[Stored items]
━━━━━━━━━━━━━━━━

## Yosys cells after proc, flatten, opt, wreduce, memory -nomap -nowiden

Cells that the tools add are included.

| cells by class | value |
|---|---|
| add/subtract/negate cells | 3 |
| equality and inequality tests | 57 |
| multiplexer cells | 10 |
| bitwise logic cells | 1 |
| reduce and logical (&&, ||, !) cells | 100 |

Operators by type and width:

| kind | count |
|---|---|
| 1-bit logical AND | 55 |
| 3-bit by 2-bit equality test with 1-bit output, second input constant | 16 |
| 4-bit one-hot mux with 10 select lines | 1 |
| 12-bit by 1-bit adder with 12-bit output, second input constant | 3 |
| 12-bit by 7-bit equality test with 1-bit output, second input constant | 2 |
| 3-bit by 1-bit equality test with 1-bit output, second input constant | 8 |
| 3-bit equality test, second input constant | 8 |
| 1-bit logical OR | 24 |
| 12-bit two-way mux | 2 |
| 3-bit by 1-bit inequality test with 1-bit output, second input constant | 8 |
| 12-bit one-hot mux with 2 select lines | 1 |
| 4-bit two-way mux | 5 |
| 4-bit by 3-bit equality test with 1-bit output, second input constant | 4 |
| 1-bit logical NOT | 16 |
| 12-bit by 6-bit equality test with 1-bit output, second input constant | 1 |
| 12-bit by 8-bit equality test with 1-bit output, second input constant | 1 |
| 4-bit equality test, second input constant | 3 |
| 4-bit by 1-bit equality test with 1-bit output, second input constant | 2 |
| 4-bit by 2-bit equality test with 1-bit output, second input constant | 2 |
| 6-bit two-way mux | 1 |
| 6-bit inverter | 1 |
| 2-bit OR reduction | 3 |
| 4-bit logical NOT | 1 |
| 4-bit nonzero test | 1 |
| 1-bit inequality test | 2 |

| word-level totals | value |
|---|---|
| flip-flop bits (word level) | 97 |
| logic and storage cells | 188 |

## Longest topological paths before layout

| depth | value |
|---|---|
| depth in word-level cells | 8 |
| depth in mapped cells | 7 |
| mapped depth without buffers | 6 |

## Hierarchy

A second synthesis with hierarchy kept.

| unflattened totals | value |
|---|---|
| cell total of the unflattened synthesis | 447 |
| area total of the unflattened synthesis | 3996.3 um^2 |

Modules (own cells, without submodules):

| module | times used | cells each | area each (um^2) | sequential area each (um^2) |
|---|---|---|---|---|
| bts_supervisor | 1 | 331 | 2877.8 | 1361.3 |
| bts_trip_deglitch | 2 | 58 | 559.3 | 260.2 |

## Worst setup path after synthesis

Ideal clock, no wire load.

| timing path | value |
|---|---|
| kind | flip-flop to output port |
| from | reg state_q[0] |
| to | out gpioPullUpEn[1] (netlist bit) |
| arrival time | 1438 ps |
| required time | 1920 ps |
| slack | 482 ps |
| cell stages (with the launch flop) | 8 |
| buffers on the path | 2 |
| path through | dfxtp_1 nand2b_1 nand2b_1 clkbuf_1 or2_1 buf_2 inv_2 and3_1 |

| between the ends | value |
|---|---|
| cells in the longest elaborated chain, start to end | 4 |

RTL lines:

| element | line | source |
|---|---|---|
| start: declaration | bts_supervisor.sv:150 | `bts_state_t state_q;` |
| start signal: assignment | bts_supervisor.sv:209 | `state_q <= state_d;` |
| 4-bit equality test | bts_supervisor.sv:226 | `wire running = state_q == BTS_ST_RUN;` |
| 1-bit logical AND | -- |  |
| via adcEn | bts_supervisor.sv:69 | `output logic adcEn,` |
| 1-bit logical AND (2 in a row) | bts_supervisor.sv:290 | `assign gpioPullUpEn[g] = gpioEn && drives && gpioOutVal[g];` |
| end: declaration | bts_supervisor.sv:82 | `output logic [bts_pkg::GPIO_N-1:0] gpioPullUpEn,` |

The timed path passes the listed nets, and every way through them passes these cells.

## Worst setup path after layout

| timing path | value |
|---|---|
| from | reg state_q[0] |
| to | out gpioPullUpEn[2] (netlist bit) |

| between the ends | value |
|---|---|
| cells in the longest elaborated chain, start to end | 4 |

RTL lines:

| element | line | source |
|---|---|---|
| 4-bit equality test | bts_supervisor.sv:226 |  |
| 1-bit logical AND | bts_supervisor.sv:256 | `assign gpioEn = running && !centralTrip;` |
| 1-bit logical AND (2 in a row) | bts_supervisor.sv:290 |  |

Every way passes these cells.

━━━━━━━━━━━━━━━━

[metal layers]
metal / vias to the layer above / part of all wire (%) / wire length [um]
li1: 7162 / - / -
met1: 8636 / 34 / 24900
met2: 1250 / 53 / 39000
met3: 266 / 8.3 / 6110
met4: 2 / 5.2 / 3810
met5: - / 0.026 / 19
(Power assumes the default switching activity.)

━━━━━━━━━━━━━━━━

▶ _TASK STATEMENT_: Starting at the line above that contains "kind | count |", repeat each line exactly up to and including the line that contains "output, second input constant | 3 |", and stop there.

▶ _EXERCISE OUTPUT_:
| kind | count |
|---|---|
| 1-bit logical AND | 55 |
| 3-bit by 2-bit equality test with 1-bit output, second input constant | 16 |
| 4-bit one-hot mux with 10 select lines | 1 |
| 12-bit by 1-bit adder with 12-bit output, second input constant | 3 |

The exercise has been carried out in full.